§ What the exercise asks: Across the records that follow, determine how many lines contain "parameter" and give only the resulting number.

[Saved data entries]
[Start of Attachment]

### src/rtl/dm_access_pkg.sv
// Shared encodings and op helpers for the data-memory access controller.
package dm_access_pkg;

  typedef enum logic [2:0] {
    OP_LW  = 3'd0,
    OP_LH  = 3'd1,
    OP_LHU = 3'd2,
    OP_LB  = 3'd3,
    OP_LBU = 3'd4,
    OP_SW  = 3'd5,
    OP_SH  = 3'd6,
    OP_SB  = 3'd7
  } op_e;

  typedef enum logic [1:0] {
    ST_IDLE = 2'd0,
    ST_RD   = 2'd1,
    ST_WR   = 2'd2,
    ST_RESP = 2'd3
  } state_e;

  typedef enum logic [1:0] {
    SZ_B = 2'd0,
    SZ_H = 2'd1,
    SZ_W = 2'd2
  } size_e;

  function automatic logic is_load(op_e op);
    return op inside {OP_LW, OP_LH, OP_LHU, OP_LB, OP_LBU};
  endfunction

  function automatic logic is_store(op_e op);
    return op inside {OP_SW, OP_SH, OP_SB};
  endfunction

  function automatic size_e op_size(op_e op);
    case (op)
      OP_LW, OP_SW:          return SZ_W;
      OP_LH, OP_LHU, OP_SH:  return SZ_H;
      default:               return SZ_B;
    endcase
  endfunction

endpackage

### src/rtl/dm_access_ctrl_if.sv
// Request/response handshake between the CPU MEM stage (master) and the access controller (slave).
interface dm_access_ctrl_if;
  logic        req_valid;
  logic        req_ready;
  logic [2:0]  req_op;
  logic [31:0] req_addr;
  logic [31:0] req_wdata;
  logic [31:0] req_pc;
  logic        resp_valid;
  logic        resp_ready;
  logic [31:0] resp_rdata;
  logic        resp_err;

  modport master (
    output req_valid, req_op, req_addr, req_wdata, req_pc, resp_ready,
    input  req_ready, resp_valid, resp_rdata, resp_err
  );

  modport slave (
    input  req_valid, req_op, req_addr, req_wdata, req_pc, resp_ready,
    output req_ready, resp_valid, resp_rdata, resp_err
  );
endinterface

[End of Attachment]
[Start of Attachment]

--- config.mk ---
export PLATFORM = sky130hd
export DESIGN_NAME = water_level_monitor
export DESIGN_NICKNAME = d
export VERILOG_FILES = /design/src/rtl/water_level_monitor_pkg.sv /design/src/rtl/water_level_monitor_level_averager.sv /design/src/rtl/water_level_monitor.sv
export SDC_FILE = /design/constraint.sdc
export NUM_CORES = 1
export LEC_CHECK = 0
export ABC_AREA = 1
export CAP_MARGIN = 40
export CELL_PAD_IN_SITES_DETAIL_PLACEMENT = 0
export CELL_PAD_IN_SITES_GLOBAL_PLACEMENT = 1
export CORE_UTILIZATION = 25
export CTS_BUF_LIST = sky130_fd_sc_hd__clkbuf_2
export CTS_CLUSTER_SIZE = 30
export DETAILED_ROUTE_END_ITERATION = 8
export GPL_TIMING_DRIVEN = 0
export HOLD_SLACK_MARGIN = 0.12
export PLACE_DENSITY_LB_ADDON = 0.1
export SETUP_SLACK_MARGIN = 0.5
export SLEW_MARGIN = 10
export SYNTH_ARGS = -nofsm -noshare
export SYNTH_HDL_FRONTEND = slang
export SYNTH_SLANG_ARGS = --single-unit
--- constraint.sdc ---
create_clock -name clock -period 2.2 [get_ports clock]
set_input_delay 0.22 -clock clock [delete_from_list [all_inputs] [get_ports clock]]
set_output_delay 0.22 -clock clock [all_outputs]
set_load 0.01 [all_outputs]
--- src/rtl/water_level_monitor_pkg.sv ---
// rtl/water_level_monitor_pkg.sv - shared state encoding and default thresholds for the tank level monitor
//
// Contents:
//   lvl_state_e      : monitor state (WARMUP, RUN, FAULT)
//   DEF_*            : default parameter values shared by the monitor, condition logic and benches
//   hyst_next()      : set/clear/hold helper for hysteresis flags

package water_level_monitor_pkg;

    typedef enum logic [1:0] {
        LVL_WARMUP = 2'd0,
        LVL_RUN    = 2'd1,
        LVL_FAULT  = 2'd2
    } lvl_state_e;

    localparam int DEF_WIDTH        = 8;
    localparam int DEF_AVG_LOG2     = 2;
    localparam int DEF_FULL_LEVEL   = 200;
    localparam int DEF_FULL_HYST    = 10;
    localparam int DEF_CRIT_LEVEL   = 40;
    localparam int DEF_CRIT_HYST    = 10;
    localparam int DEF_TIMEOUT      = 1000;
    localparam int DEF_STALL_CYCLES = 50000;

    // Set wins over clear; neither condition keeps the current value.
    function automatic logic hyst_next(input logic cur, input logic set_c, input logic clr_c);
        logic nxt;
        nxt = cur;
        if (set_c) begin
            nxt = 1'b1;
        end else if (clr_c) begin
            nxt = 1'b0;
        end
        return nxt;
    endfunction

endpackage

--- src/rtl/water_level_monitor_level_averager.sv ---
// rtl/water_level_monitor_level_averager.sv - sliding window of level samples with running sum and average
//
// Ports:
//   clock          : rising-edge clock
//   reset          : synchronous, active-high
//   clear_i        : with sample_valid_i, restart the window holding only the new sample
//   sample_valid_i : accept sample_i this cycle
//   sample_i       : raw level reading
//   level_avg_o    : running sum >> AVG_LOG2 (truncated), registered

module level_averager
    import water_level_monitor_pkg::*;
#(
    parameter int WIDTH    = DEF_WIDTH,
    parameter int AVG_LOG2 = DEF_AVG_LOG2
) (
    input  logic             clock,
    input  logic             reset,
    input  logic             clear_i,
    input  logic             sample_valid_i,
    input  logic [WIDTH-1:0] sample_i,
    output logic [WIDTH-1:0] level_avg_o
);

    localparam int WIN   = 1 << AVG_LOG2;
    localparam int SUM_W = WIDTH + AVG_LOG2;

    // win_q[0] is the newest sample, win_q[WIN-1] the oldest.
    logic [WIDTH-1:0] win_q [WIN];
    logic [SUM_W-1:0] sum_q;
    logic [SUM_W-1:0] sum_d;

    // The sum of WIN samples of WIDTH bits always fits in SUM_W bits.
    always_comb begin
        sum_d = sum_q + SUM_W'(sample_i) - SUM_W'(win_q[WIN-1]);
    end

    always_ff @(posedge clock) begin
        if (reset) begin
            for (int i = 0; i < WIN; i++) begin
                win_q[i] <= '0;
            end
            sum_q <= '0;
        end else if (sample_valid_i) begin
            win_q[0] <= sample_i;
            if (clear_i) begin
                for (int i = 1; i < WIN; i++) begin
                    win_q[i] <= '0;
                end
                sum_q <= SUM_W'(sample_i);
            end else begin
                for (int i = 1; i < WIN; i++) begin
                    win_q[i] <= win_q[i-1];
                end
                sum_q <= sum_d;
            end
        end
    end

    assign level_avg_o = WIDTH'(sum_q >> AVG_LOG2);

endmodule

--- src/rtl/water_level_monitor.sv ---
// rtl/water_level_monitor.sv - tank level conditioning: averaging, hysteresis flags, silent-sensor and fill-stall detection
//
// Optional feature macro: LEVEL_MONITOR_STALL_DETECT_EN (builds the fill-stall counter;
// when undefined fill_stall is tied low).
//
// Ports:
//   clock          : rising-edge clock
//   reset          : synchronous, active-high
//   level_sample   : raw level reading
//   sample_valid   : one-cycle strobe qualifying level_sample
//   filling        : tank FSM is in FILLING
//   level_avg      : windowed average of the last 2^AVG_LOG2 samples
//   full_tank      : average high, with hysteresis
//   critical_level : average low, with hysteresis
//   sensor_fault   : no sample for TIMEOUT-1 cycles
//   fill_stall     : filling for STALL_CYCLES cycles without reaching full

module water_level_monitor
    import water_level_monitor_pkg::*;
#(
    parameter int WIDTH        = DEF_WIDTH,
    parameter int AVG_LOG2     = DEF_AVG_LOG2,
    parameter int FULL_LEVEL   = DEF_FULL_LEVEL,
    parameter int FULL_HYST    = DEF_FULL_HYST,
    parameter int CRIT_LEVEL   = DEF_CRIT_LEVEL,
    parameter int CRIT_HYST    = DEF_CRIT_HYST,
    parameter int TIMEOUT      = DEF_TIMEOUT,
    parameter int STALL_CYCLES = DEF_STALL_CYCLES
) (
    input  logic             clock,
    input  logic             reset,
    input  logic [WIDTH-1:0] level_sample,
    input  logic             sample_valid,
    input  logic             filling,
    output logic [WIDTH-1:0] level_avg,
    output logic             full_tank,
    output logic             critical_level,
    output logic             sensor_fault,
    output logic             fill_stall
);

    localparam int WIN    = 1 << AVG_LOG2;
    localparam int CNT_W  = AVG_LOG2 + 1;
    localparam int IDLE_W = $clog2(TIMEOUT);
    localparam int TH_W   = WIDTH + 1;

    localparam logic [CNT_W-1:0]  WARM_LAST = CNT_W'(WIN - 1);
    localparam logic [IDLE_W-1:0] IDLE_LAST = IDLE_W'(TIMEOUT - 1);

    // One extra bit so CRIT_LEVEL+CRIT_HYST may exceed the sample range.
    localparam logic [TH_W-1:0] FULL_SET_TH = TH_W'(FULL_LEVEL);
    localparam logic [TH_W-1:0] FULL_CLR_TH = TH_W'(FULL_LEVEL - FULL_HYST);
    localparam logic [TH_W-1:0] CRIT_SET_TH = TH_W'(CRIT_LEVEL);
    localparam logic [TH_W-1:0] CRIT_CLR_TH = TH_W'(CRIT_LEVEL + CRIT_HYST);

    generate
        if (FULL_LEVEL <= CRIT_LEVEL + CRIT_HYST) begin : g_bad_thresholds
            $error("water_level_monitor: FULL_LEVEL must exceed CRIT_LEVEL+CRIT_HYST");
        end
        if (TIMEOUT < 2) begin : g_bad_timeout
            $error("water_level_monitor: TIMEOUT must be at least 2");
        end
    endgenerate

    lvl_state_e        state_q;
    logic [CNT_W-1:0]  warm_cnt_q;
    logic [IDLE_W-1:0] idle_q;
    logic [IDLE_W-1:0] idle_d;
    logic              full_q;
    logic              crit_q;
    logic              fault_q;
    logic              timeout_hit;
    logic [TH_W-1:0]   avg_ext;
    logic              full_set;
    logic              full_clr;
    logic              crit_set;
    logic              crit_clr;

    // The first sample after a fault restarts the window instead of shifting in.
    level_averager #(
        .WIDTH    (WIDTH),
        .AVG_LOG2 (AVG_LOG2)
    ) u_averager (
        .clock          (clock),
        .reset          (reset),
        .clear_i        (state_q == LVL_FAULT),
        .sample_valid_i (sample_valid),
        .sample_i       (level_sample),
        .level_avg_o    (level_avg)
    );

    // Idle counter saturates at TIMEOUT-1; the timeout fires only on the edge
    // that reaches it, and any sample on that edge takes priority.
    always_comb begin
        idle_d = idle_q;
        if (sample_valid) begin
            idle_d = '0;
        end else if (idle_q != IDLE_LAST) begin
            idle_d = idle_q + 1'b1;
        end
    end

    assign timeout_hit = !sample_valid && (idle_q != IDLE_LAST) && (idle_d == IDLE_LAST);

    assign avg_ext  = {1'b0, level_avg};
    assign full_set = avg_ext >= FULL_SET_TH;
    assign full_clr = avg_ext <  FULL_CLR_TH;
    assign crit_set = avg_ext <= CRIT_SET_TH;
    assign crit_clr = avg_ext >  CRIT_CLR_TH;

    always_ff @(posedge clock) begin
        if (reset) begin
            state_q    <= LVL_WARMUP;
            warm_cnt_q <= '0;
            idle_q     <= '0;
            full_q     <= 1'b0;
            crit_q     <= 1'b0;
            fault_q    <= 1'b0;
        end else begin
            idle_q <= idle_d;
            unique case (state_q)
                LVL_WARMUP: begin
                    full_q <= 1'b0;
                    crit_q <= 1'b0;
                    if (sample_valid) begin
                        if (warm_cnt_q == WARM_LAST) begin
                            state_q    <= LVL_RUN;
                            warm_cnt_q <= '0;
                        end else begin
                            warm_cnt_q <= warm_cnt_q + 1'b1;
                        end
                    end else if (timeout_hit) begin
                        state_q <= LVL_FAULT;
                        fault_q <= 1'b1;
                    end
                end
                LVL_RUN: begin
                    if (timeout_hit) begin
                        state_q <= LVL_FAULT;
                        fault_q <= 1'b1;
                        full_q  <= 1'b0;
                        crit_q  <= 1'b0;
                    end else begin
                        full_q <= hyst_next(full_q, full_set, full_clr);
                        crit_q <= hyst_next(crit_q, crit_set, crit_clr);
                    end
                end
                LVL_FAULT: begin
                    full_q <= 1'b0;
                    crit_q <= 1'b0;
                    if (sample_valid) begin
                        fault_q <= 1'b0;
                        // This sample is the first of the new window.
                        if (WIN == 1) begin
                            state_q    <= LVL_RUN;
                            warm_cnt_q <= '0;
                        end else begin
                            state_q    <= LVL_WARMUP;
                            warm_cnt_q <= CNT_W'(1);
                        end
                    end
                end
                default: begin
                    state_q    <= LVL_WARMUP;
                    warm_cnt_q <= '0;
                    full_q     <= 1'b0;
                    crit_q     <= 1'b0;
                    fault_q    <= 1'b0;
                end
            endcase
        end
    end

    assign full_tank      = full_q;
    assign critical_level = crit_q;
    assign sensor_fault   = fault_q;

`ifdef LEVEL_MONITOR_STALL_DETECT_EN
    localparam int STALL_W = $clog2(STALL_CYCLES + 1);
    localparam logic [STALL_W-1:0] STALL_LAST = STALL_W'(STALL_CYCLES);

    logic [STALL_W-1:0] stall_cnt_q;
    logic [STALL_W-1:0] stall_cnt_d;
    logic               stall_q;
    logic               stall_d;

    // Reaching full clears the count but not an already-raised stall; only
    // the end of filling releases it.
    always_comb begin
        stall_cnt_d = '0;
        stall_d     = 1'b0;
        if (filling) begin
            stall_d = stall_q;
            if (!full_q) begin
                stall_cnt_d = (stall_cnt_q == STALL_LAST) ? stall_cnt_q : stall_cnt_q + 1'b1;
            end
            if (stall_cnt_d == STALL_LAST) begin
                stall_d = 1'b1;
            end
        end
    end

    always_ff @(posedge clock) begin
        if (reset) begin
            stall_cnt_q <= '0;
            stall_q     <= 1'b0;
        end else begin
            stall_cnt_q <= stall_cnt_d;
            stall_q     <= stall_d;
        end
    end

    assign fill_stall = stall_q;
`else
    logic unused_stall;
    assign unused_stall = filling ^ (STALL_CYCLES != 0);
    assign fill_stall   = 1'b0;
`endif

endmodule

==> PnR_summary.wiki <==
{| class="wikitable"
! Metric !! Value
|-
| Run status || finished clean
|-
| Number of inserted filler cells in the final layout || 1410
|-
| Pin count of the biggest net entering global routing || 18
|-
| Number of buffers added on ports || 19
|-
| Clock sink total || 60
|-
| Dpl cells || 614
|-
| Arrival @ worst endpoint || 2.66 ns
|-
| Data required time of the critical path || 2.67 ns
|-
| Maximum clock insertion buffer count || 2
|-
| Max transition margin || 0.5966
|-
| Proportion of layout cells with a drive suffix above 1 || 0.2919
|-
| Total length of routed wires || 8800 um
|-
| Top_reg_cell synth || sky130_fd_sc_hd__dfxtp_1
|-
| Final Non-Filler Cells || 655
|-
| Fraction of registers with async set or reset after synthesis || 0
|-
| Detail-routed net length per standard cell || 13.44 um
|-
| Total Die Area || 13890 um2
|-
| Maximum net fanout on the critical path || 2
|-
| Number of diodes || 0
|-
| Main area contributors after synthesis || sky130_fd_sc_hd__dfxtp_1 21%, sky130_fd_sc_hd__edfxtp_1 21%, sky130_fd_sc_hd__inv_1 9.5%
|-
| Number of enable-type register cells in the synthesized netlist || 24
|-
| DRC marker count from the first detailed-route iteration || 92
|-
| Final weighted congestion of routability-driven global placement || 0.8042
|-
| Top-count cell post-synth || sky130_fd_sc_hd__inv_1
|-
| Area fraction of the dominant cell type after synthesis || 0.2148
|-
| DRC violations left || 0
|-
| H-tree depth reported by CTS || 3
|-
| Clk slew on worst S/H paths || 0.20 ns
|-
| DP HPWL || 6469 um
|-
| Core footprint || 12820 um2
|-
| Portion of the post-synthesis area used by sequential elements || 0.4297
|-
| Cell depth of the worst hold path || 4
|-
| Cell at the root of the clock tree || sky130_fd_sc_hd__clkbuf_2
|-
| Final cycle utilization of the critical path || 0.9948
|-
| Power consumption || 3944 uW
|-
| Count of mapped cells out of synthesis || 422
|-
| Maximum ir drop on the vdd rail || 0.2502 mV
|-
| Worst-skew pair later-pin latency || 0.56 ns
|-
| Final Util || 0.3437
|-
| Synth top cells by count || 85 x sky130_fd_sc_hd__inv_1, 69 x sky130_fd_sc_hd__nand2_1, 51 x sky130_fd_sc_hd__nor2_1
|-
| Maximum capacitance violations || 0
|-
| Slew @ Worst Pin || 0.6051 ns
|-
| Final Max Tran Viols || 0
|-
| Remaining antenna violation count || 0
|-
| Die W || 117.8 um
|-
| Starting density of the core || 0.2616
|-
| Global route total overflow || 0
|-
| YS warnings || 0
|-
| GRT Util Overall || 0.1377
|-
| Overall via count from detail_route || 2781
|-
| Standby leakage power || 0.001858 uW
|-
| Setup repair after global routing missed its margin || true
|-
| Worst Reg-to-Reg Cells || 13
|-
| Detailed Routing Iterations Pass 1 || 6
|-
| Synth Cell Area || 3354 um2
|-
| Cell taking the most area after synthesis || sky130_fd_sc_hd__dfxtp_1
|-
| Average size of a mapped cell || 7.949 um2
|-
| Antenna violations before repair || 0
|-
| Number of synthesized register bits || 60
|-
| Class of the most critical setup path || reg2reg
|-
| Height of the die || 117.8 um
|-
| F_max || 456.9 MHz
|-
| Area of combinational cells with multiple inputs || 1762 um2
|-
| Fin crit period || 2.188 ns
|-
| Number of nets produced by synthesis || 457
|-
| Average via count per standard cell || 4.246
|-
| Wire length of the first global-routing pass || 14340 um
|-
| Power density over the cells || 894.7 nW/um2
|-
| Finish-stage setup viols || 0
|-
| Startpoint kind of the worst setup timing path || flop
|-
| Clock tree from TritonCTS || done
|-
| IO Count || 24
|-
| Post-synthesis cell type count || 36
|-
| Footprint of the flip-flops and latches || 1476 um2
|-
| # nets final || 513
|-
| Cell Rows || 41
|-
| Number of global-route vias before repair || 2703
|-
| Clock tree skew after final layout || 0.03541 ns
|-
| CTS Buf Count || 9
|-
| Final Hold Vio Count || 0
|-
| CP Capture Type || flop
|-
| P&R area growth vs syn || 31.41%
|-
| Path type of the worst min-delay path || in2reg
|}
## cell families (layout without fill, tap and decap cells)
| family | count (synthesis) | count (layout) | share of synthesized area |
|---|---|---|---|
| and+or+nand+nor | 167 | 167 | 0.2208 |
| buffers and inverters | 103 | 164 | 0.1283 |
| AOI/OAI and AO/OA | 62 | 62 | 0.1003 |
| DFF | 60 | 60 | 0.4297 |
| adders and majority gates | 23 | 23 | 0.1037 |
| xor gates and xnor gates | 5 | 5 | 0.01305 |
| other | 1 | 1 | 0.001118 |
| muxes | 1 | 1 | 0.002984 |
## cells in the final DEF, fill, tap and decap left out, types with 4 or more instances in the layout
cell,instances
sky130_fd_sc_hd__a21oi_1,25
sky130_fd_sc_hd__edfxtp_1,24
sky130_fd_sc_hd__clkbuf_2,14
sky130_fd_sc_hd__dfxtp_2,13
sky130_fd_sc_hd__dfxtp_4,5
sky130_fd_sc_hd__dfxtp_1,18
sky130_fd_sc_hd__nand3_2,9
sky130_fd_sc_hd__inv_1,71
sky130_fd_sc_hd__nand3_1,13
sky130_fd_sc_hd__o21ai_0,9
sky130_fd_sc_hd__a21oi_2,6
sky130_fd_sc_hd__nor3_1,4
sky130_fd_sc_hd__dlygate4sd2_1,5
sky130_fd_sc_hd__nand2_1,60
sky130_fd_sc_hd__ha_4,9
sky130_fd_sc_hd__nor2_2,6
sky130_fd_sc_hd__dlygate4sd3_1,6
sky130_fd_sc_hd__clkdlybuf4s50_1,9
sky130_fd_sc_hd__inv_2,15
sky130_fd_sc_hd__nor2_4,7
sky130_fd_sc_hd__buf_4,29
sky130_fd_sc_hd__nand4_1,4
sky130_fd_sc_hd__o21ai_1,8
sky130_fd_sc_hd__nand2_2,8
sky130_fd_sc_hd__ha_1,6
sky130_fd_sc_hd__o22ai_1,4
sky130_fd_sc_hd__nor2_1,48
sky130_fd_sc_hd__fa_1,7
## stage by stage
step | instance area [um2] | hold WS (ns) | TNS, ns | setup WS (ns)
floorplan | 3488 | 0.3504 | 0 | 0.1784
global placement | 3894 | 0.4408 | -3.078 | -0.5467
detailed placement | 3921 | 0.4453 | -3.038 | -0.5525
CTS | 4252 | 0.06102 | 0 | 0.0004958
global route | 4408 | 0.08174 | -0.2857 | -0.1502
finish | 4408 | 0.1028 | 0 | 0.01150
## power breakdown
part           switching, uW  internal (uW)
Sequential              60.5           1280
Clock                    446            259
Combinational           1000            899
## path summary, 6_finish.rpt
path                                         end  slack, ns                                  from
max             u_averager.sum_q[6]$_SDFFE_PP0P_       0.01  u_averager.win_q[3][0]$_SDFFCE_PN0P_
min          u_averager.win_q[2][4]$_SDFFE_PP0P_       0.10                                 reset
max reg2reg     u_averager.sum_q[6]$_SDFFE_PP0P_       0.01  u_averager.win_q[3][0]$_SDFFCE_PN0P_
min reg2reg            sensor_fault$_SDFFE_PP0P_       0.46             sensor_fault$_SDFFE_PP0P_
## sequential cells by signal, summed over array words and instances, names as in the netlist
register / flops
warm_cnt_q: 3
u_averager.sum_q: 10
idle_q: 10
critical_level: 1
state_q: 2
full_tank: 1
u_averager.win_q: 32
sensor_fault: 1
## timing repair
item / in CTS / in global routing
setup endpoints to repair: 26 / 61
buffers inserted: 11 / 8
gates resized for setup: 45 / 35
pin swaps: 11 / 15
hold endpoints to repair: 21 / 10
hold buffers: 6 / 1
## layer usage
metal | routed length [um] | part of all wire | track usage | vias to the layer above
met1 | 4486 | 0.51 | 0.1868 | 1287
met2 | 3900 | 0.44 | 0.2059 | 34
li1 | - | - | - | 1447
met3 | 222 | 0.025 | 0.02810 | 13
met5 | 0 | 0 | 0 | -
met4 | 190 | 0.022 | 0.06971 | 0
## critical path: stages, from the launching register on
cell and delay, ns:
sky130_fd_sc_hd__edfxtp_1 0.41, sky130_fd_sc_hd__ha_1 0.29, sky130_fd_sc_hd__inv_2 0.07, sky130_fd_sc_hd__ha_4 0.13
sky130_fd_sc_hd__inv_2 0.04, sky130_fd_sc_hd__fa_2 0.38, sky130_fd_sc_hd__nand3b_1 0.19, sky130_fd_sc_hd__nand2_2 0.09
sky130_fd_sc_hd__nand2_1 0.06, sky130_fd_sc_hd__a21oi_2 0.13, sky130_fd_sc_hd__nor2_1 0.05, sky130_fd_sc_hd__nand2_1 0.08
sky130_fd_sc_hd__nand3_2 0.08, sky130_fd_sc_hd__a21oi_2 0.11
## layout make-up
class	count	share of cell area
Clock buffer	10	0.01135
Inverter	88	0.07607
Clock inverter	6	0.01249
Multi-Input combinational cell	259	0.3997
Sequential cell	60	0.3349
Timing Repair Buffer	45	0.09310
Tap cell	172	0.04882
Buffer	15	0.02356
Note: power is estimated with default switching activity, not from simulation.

[End of Attachment]

§ Response: 11